Thank you Robert :-)

I am working now on the street plan that has to follow the topography. I 
am writing a couple of macros that should help me with that.

>
> I actually have in my archives code I wrote to deploy random buildings across
> blocks of a city-scape.  Each block could contain the same buildings, but they
> would be rotated to show different facades to the camera giving them the
> illusion of being unique.  The seeds kept each block fixed for different views.
> If you develop a set of buildings you want to place randomly in your
> city-blocks, I can send you the code.  The only catch I can remember is all the
> buildings had to be a common dimension so that they easily could be placed in
> the right place and the city blocks were rectangles or squares.
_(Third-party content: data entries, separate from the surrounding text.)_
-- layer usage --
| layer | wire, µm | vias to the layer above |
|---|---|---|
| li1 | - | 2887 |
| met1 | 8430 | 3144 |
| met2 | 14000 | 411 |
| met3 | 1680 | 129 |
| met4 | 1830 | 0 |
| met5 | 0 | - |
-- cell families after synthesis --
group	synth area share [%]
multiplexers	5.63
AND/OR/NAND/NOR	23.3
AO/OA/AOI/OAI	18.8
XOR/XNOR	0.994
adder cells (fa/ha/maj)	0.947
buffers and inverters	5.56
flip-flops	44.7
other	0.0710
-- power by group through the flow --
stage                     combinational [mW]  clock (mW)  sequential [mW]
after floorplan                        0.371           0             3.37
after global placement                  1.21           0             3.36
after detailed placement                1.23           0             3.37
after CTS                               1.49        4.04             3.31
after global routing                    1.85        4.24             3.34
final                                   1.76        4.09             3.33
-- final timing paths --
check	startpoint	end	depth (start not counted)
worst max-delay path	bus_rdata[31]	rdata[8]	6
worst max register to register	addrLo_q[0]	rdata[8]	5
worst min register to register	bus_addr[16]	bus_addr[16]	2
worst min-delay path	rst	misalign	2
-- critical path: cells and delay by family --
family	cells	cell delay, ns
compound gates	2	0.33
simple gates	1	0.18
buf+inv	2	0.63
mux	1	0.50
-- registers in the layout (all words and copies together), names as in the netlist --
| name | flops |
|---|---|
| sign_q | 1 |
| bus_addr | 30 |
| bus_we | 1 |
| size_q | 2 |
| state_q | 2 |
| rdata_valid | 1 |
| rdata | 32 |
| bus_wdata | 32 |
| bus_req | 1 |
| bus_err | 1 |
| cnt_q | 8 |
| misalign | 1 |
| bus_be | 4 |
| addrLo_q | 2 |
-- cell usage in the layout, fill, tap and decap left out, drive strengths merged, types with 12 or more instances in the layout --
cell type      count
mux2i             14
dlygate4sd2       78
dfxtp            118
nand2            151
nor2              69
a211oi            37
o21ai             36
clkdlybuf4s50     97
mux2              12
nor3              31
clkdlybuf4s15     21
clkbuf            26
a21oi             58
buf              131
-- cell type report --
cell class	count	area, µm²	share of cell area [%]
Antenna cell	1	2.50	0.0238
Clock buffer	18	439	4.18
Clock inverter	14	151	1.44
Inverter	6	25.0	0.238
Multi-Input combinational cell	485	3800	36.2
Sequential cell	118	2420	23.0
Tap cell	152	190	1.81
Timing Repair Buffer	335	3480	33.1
==> src/rtl/pattern_valid_generator.sv <==
// Transmit-side valid-lane pattern generator for mainband valid training.
// Sends VALTRAIN words (4 iterations per 32-bit word) in long or short
// bursts under a start/done handshake, with serializer backpressure.
//
// state | meaning
// IDLE  | lane held low, waiting for a start with a legal mode
// SEND  | presenting pattern words, counting accepted words
// DONE  | one-cycle completion pulse, then back to IDLE
module pattern_valid_generator #(
  parameter logic [7:0] VALID_8BIT  = 8'b11110000,
  parameter int         LONG_ITERS  = 128,
  parameter int         SHORT_ITERS = 16,
  parameter int         CNT_W       = 6
) (
  input  logic             i_clk,
  input  logic             i_rst_n,
  input  logic             i_enable_128,
  input  logic             i_enable_cons,
  input  logic             i_start,
  input  logic             i_abort,
  input  logic             i_tx_ready,
  output logic [31:0]      o_tvld_l,
  output logic             o_tvld_valid,
  output logic             o_busy,
  output logic             o_done,
  output logic             o_mode_err,
  output logic [CNT_W-1:0] o_word_cnt
);

  typedef enum logic [1:0] {IDLE, SEND, DONE} state_t;

  localparam logic [31:0]      PATTERN   = {4{VALID_8BIT}};
  localparam logic [CNT_W-1:0] LONG_TGT  = CNT_W'(LONG_ITERS / 4);
  localparam logic [CNT_W-1:0] SHORT_TGT = CNT_W'(SHORT_ITERS / 4);

  state_t           state_q, state_d;
  logic [CNT_W-1:0] target_q, target_d;
  logic [CNT_W-1:0] cnt_d;
  logic [31:0]      tvld_d;
  logic             valid_d, busy_d, done_d, err_d;
  logic             mode_legal;
  logic [CNT_W-1:0] mode_tgt;
  logic             accept;
  logic             last_word;

  // Only one-hot enable combinations select a burst length.
  assign mode_legal = i_enable_128 ^ i_enable_cons;
  assign mode_tgt   = i_enable_128 ? LONG_TGT : SHORT_TGT;
  assign accept     = o_tvld_valid && i_tx_ready;
  // Pre-increment compare keeps the counter from ever passing the target.
  assign last_word  = (o_word_cnt == target_q - CNT_W'(1));

  // Next-state and next-output decode; every output is registered below.
  always_comb begin
    state_d  = state_q;
    target_d = target_q;
    cnt_d    = o_word_cnt;
    tvld_d   = '0;
    valid_d  = 1'b0;
    busy_d   = 1'b0;
    done_d   = 1'b0;
    err_d    = 1'b0;
    case (state_q)
      IDLE: begin
        if (i_start && !i_abort) begin
          if (mode_legal) begin
            state_d  = SEND;
            target_d = mode_tgt;
            cnt_d    = '0;
            tvld_d   = PATTERN;
            valid_d  = 1'b1;
            busy_d   = 1'b1;
          end else begin
            err_d = 1'b1;
          end
        end
      end
      SEND: begin
        if (i_abort) begin
          state_d = IDLE;
        end else if (accept && last_word) begin
          state_d = DONE;
          cnt_d   = target_q;
          done_d  = 1'b1;
        end else begin
          if (accept) cnt_d = o_word_cnt + CNT_W'(1);
          tvld_d  = PATTERN;
          valid_d = 1'b1;
          busy_d  = 1'b1;
        end
      end
      DONE: begin
        state_d = IDLE;
      end
      default: begin
        state_d = IDLE;
      end
    endcase
  end

  // State, latched target and registered outputs.
  always_ff @(posedge i_clk or negedge i_rst_n) begin
    if (!i_rst_n) begin
      state_q      <= IDLE;
      target_q     <= '0;
      o_word_cnt   <= '0;
      o_tvld_l     <= '0;
      o_tvld_valid <= 1'b0;
      o_busy       <= 1'b0;
      o_done       <= 1'b0;
      o_mode_err   <= 1'b0;
    end else begin
      state_q      <= state_d;
      target_q     <= target_d;
      o_word_cnt   <= cnt_d;
      o_tvld_l     <= tvld_d;
      o_tvld_valid <= valid_d;
      o_busy       <= busy_d;
      o_done       <= done_d;
      o_mode_err   <= err_d;
    end
  end

endmodule
===== src/rtl/mc_ctrl_fsm.sv =====
// ---------------------------------------------------------------------------
// mc_ctrl_fsm -- multi-cycle control unit for a small MIPS subset
// (addu, subu, ori, lw, sw, beq, lui, j, jal).
//
// Each instruction is walked through IF -> DCD -> EXE -> MEM -> WB (or BR for
// beq). The unit drives the datapath write enables and the mux selects.
// All outputs are decoded combinationally from the current state and the
// op/funct fields of the instruction register.
//
// Parameters:
//   ILLEGAL_TRAP  1: unknown op/funct parks the FSM in HALT until reset
//                 0: unknown instruction retires as a NOP
//
// Ports:
//   clk      in   system clock, rising edge
//   reset    in   asynchronous, active-high; returns FSM to IF
//   op       in   IR[31:26]
//   funct    in   IR[5:0], meaningful only for op == 6'h00
//   zero     in   ALU zero flag, used in BR
//   pc_wr    out  PC write enable
//   ir_wr    out  IR write enable
//   reg_wr   out  register file write enable
//   mem_wr   out  data memory write enable
//   reg_dst  out  00 rt, 01 rd, 10 r31
//   wd_sel   out  00 ALU, 01 memory data, 10 PC (already PC+4)
//   alu_src  out  0 register B, 1 extended immediate
//   alu_op   out  00 add, 01 sub, 10 or, 11 lui shift
//   ext_op   out  00 zero-ext, 01 sign-ext, 10 imm<<16
//   npc_op   out  00 PC+4, 01 branch target, 10 jump target
//   done     out  pulses in the last state of each instruction
//   illegal  out  high while parked in HALT
// ---------------------------------------------------------------------------
module mc_ctrl_fsm #(
    parameter bit ILLEGAL_TRAP = 1'b0
) (
    input  logic       clk,
    input  logic       reset,
    input  logic [5:0] op,
    input  logic [5:0] funct,
    input  logic       zero,
    output logic       pc_wr,
    output logic       ir_wr,
    output logic       reg_wr,
    output logic       mem_wr,
    output logic [1:0] reg_dst,
    output logic [1:0] wd_sel,
    output logic       alu_src,
    output logic [1:0] alu_op,
    output logic [1:0] ext_op,
    output logic [1:0] npc_op,
    output logic       done,
    output logic       illegal
);

    typedef enum logic [2:0] {
        S_IF   = 3'd0,
        S_DCD  = 3'd1,
        S_EXE  = 3'd2,
        S_MEM  = 3'd3,
        S_WB   = 3'd4,
        S_BR   = 3'd5,
        S_HALT = 3'd6
    } state_t;

    localparam logic [5:0] OP_RTYPE = 6'h00;
    localparam logic [5:0] OP_J     = 6'h02;
    localparam logic [5:0] OP_JAL   = 6'h03;
    localparam logic [5:0] OP_BEQ   = 6'h04;
    localparam logic [5:0] OP_ORI   = 6'h0D;
    localparam logic [5:0] OP_LUI   = 6'h0F;
    localparam logic [5:0] OP_LW    = 6'h23;
    localparam logic [5:0] OP_SW    = 6'h2B;
    localparam logic [5:0] FN_ADDU  = 6'h21;
    localparam logic [5:0] FN_SUBU  = 6'h23;

    state_t state_q, state_d;

    logic is_addu_s, is_subu_s, is_rtype_s, is_ori_s, is_lui_s;
    logic is_lw_s, is_sw_s, is_beq_s, is_j_s, is_jal_s, is_legal_s;

    logic       pc_wr_s, ir_wr_s, reg_wr_s, mem_wr_s, alu_src_s, done_s;
    logic [1:0] reg_dst_s, wd_sel_s, alu_op_s, ext_op_s, npc_op_s;

    // Instruction decode is re-evaluated every cycle; the datapath keeps IR stable.
    assign is_addu_s  = (op == OP_RTYPE) && (funct == FN_ADDU);
    assign is_subu_s  = (op == OP_RTYPE) && (funct == FN_SUBU);
    assign is_rtype_s = is_addu_s || is_subu_s;
    assign is_ori_s   = (op == OP_ORI);
    assign is_lui_s   = (op == OP_LUI);
    assign is_lw_s    = (op == OP_LW);
    assign is_sw_s    = (op == OP_SW);
    assign is_beq_s   = (op == OP_BEQ);
    assign is_j_s     = (op == OP_J);
    assign is_jal_s   = (op == OP_JAL);
    assign is_legal_s = is_rtype_s || is_ori_s || is_lui_s || is_lw_s || is_sw_s
                        || is_beq_s || is_j_s || is_jal_s;

    // State register; reset always lands in IF.
    always_ff @(posedge clk or posedge reset) begin
        if (reset) begin
            state_q <= S_IF;
        end else begin
            state_q <= state_d;
        end
    end

    // Next-state and output decode from current state and instruction fields.
    always_comb begin
        state_d   = S_IF;
        pc_wr_s   = 1'b0;
        ir_wr_s   = 1'b0;
        reg_wr_s  = 1'b0;
        mem_wr_s  = 1'b0;
        reg_dst_s = 2'b00;
        wd_sel_s  = 2'b00;
        alu_src_s = 1'b0;
        alu_op_s  = 2'b00;
        ext_op_s  = 2'b00;
        npc_op_s  = 2'b00;
        done_s    = 1'b0;

        case (state_q)
            S_IF: begin
                pc_wr_s  = 1'b1;
                ir_wr_s  = 1'b1;
                npc_op_s = 2'b00;
                state_d  = S_DCD;
            end
            S_DCD: begin
                if (is_j_s || is_jal_s) begin
                    pc_wr_s  = 1'b1;
                    npc_op_s = 2'b10;
                    done_s   = 1'b1;
                    // jal links PC+4 into r31 in the same cycle as the jump
                    if (is_jal_s) begin
                        reg_wr_s  = 1'b1;
                        reg_dst_s = 2'b10;
                        wd_sel_s  = 2'b10;
                    end else begin
                        reg_wr_s  = 1'b0;
                    end
                    state_d = S_IF;
                end else if (is_beq_s) begin
                    state_d = S_BR;
                end else if (is_legal_s) begin
                    state_d = S_EXE;
                end else if (ILLEGAL_TRAP) begin
                    state_d = S_HALT;
                end else begin
                    // Unknown instruction retires as a NOP
                    done_s  = 1'b1;
                    state_d = S_IF;
                end
            end
            S_EXE: begin
                if (is_rtype_s) begin
                    alu_op_s  = is_subu_s ? 2'b01 : 2'b00;
                    alu_src_s = 1'b0;
                end else if (is_ori_s) begin
                    alu_op_s  = 2'b10;
                    alu_src_s = 1'b1;
                    ext_op_s  = 2'b00;
                end else if (is_lui_s) begin
                    alu_op_s  = 2'b11;
                    alu_src_s = 1'b1;
                    ext_op_s  = 2'b10;
                end else if (is_lw_s || is_sw_s) begin
                    alu_op_s  = 2'b00;
                    alu_src_s = 1'b1;
                    ext_op_s  = 2'b01;
                end else begin
                    alu_op_s  = 2'b00;
                end
                state_d = (is_lw_s || is_sw_s) ? S_MEM : S_WB;
            end
            S_MEM: begin
                if (is_sw_s) begin
                    mem_wr_s = 1'b1;
                    done_s   = 1'b1;
                    state_d  = S_IF;
                end else if (is_lw_s) begin
                    state_d  = S_WB;
                end else begin
                    state_d  = S_IF;
                end
            end
            S_WB: begin
                reg_wr_s = 1'b1;
                done_s   = 1'b1;
                if (is_rtype_s) begin
                    reg_dst_s = 2'b01;
                    wd_sel_s  = 2'b00;
                end else if (is_lw_s) begin
                    reg_dst_s = 2'b00;
                    wd_sel_s  = 2'b01;
                end else begin
                    reg_dst_s = 2'b00;
                    wd_sel_s  = 2'b00;
                end
                state_d = S_IF;
            end
            S_BR: begin
                alu_op_s  = 2'b01;
                alu_src_s = 1'b0;
                npc_op_s  = 2'b01;
                // Branch is taken only when the subtract compares equal
                pc_wr_s   = zero;
                done_s    = 1'b1;
                state_d   = S_IF;
            end
            S_HALT: begin
                state_d = S_HALT;
            end
            default: begin
                state_d = S_IF;
            end
        endcase
    end

    // Enables are forced low while reset is held, even though state already reads IF.
    assign pc_wr   = pc_wr_s  & ~reset;
    assign ir_wr   = ir_wr_s  & ~reset;
    assign reg_wr  = reg_wr_s & ~reset;
    assign mem_wr  = mem_wr_s & ~reset;
    assign done    = done_s   & ~reset;
    assign reg_dst = reg_dst_s;
    assign wd_sel  = wd_sel_s;
    assign alu_src = alu_src_s;
    assign alu_op  = alu_op_s;
    assign ext_op  = ext_op_s;
    assign npc_op  = npc_op_s;
    // HALT is only left through reset, so the state itself is the sticky flag
    assign illegal = (state_q == S_HALT) && !reset;

endmodule
--- config.mk ---
export PLATFORM = sky130hd
export DESIGN_NAME = moore_sched
export DESIGN_NICKNAME = d
export VERILOG_FILES = /design/src/rtl/moore_sched.sv
export SDC_FILE = /design/constraint.sdc
export NUM_CORES = 1
export LEC_CHECK = 0
export BUFFER_PORTS_ARGS = -buffer_cell sky130_fd_sc_hd__buf_2
export CELL_PAD_IN_SITES_DETAIL_PLACEMENT = 0
export CELL_PAD_IN_SITES_GLOBAL_PLACEMENT = 1
export CORE_UTILIZATION = 40
export CTS_CLUSTER_DIAMETER = 100
export DETAILED_ROUTE_END_ITERATION = 6
export PLACE_DENSITY = 0.88
export SLEW_MARGIN = 20
export SYNTH_ARGS = -nofsm -noshare
export SYNTH_HDL_FRONTEND = slang
export SYNTH_SLANG_ARGS = --single-unit
--- constraint.sdc ---
create_clock -name clk -period 4 [get_ports clk]
set_input_delay 0.6 -clock clk [delete_from_list [all_inputs] [get_ports clk]]
set_output_delay 0.6 -clock clk [all_outputs]
set_load 0.005 [all_outputs]
**src/rtl/alu_seq_pkg.sv**
```systemverilog
// Shared constants and FSM encoding for the ALU command sequencer.
package alu_seq_pkg;

  localparam int DATA_W = 8;

  // Command codes carried on cmd_op
  localparam logic [2:0] CMD_ADD  = 3'b000;
  localparam logic [2:0] CMD_SUB  = 3'b001;
  localparam logic [2:0] CMD_LOAD = 3'b010;
  localparam logic [2:0] CMD_MUL  = 3'b011;
  localparam logic [2:0] CMD_READ = 3'b100;

  // Operation codes understood by alu_7bits
  localparam logic [2:0] ALU_OP_ADD = 3'b000;
  localparam logic [2:0] ALU_OP_SUB = 3'b001;

  typedef enum logic [1:0] {
    IDLE = 2'b00,
    EXEC = 2'b01,
    MUL  = 2'b10,
    RESP = 2'b11
  } state_e;

endpackage

```
**src/rtl/alu_sequencer_if.sv**
```systemverilog
// Command and response handshake bundle between decode front end and sequencer.
interface alu_sequencer_if;
  import alu_seq_pkg::*;

  logic              cmd_valid;
  logic              cmd_ready;
  logic [2:0]        cmd_op;
  logic [DATA_W-1:0] cmd_data;
  logic              rsp_valid;
  logic              rsp_ready;
  logic [DATA_W-1:0] rsp_data;
  logic              rsp_zero;
  logic              rsp_err;
  logic              busy;

  // Front end side: issues commands, consumes responses
  modport master (
    output cmd_valid, cmd_op, cmd_data, rsp_ready,
    input  cmd_ready, rsp_valid, rsp_data, rsp_zero, rsp_err, busy
  );

  // Sequencer side
  modport slave (
    input  cmd_valid, cmd_op, cmd_data, rsp_ready,
    output cmd_ready, rsp_valid, rsp_data, rsp_zero, rsp_err, busy
  );
endinterface

```
**src/rtl/alu_7bits.sv**
```systemverilog
// Shared combinational ALU datapath (8-bit operands, modulo-256 results).
module alu_7bits (
  input  logic [7:0] A,
  input  logic [7:0] B,
  input  logic [2:0] op,
  output logic [7:0] S
);
  // Operation select; carries and borrows are dropped
  always_comb begin
    S = A + B;
    case (op)
      3'b000:  S = A + B;
      3'b001:  S = A - B;
      3'b010:  S = A & B;
      3'b011:  S = A | B;
      3'b100:  S = A ^ B;
      default: S = A;
    endcase
  end
endmodule

```
**src/rtl/alu_sequencer.sv**
```systemverilog
// Accumulator controller sequencing alu_7bits from a command stream.
// Optional feature macro ALU_SEQ_MUL_EN: compiles in the iterative shift-add
// multiplier; without it op 011 is answered as an illegal command.
module alu_sequencer #(
  parameter int DATA_W = 8
) (
  input  logic           clk,
  input  logic           rst,
  alu_sequencer_if.slave bus
);
  import alu_seq_pkg::*;

  state_e            state, state_nxt;
  logic [2:0]        op_q;
  logic [DATA_W-1:0] data_q, acc;
  logic [DATA_W-1:0] alu_a, alu_b, alu_s;
  logic [2:0]        alu_op;
  logic [DATA_W-1:0] exec_res;
  logic              exec_err;
  logic [DATA_W-1:0] rsp_data;
  logic              rsp_zero, rsp_err;
  logic              accept;

`ifdef ALU_SEQ_MUL_EN
  localparam bit MUL_EN = 1'b1;
  logic [DATA_W-1:0] prod, mcand, mplier, prod_nxt;
  logic [2:0]        cnt;
`else
  localparam bit MUL_EN = 1'b0;
`endif

  assign accept        = bus.cmd_valid && bus.cmd_ready;
  assign bus.cmd_ready = (state == IDLE) && !rst;
  assign bus.rsp_valid = (state == RESP);
  assign bus.busy      = (state != IDLE);
  assign bus.rsp_data  = rsp_data;
  assign bus.rsp_zero  = rsp_zero;
  assign bus.rsp_err   = rsp_err;

  alu_7bits u_alu (
    .A  (alu_a),
    .B  (alu_b),
    .op (alu_op),
    .S  (alu_s)
  );

  // Next-state logic
  always_comb begin
    state_nxt = state;
    case (state)
      IDLE: if (accept) state_nxt = (MUL_EN && bus.cmd_op == CMD_MUL) ? MUL : EXEC;
      EXEC: state_nxt = RESP;
`ifdef ALU_SEQ_MUL_EN
      MUL:  if (cnt == 3'd7) state_nxt = RESP;
`endif
      RESP: if (bus.rsp_ready) state_nxt = IDLE;
      default: state_nxt = IDLE;
    endcase
  end

  // ALU operand steering: accumulator path normally, product path while multiplying
  always_comb begin
    alu_a  = acc;
    alu_b  = data_q;
    alu_op = (op_q == CMD_SUB) ? ALU_OP_SUB : ALU_OP_ADD;
`ifdef ALU_SEQ_MUL_EN
    if (state == MUL) begin
      alu_a  = prod;
      alu_b  = mcand;
      alu_op = ALU_OP_ADD;
    end
`endif
  end

  // Single-cycle command result; unknown codes leave acc untouched and flag an error
  always_comb begin
    exec_res = acc;
    exec_err = 1'b0;
    case (op_q)
      CMD_ADD, CMD_SUB: exec_res = alu_s;
      CMD_LOAD:         exec_res = data_q;
      CMD_READ:         exec_res = acc;
      default:          exec_err = 1'b1;
    endcase
  end

  // State, latched command, accumulator and registered response
  always_ff @(posedge clk) begin
    if (rst) begin
      state    <= IDLE;
      op_q     <= '0;
      data_q   <= '0;
      acc      <= '0;
      rsp_data <= '0;
      rsp_zero <= 1'b0;
      rsp_err  <= 1'b0;
    end else begin
      state <= state_nxt;
      if (accept) begin
        op_q   <= bus.cmd_op;
        data_q <= bus.cmd_data;
      end
      if (state == EXEC) begin
        acc      <= exec_res;
        rsp_data <= exec_res;
        rsp_zero <= (exec_res == '0);
        rsp_err  <= exec_err;
      end
`ifdef ALU_SEQ_MUL_EN
      if (state == MUL && cnt == 3'd7) begin
        acc      <= prod_nxt;
        rsp_data <= prod_nxt;
        rsp_zero <= (prod_nxt == '0);
        rsp_err  <= 1'b0;
      end
`endif
    end
  end

`ifdef ALU_SEQ_MUL_EN
  // Partial product takes the adder sum only when the current multiplier bit is set
  assign prod_nxt = mplier[0] ? alu_s : prod;

  // Shift-add registers: seeded at acceptance, one multiplier bit per cycle
  always_ff @(posedge clk) begin
    if (rst) begin
      prod   <= '0;
      mcand  <= '0;
      mplier <= '0;
      cnt    <= '0;
    end else if (accept) begin
      prod   <= '0;
      mcand  <= acc;
      mplier <= bus.cmd_data;
      cnt    <= '0;
    end else if (state == MUL) begin
      prod   <= prod_nxt;
      mcand  <= mcand << 1;
      mplier <= mplier >> 1;
      cnt    <= cnt + 3'd1;
    end
  end
`endif

endmodule

```
**src/flat_wrapper.sv**
```systemverilog
// flat-port wrapper written by rule: the top's interface ports become plain ports
module alu_sequencer_flat import alu_seq_pkg::*;
#(
  parameter int DATA_W = 8
)
  (clk, rst, bus_cmd_valid, bus_cmd_op, bus_cmd_data, bus_rsp_ready, bus_cmd_ready, bus_rsp_valid, bus_rsp_data, bus_rsp_zero, bus_rsp_err, bus_busy);
  alu_sequencer_if bus_i ();
  input  logic clk;
  input  logic rst;
  input wire logic [$bits(bus_i.cmd_valid)-1:0] bus_cmd_valid;
  input wire logic [$bits(bus_i.cmd_op)-1:0] bus_cmd_op;
  input wire logic [$bits(bus_i.cmd_data)-1:0] bus_cmd_data;
  input wire logic [$bits(bus_i.rsp_ready)-1:0] bus_rsp_ready;
  output wire logic [$bits(bus_i.cmd_ready)-1:0] bus_cmd_ready;
  output wire logic [$bits(bus_i.rsp_valid)-1:0] bus_rsp_valid;
  output wire logic [$bits(bus_i.rsp_data)-1:0] bus_rsp_data;
  output wire logic [$bits(bus_i.rsp_zero)-1:0] bus_rsp_zero;
  output wire logic [$bits(bus_i.rsp_err)-1:0] bus_rsp_err;
  output wire logic [$bits(bus_i.busy)-1:0] bus_busy;
  assign bus_i.cmd_valid = bus_cmd_valid;
  assign bus_i.cmd_op = bus_cmd_op;
  assign bus_i.cmd_data = bus_cmd_data;
  assign bus_i.rsp_ready = bus_rsp_ready;
  assign bus_cmd_ready = bus_i.cmd_ready;
  assign bus_rsp_valid = bus_i.rsp_valid;
  assign bus_rsp_data = bus_i.rsp_data;
  assign bus_rsp_zero = bus_i.rsp_zero;
  assign bus_rsp_err = bus_i.rsp_err;
  assign bus_busy = bus_i.busy;
  alu_sequencer #(.DATA_W(DATA_W)) u_core (.clk(clk), .rst(rst), .bus(bus_i));
endmodule
```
At this moment I have four different villas that can be assembled in 
blocks. I wrote a randomization/mirroring macro which gives me 32 
different block patterns. I shall probably build a couple of additional 
villas time permitting. The advantage of these villas is that they all 
have the same basic dimensions (Greek were very strict with their 
urbanism rules)

>
> I also had one that was placing random "yard" objects in a more modern setting,
> so you could have a yellow house, with a round pool and a swing.  The next one
> might be a blue house with a dog-house and a swing... and so on.  Not sure that
> would work too well in an ancient urban setting.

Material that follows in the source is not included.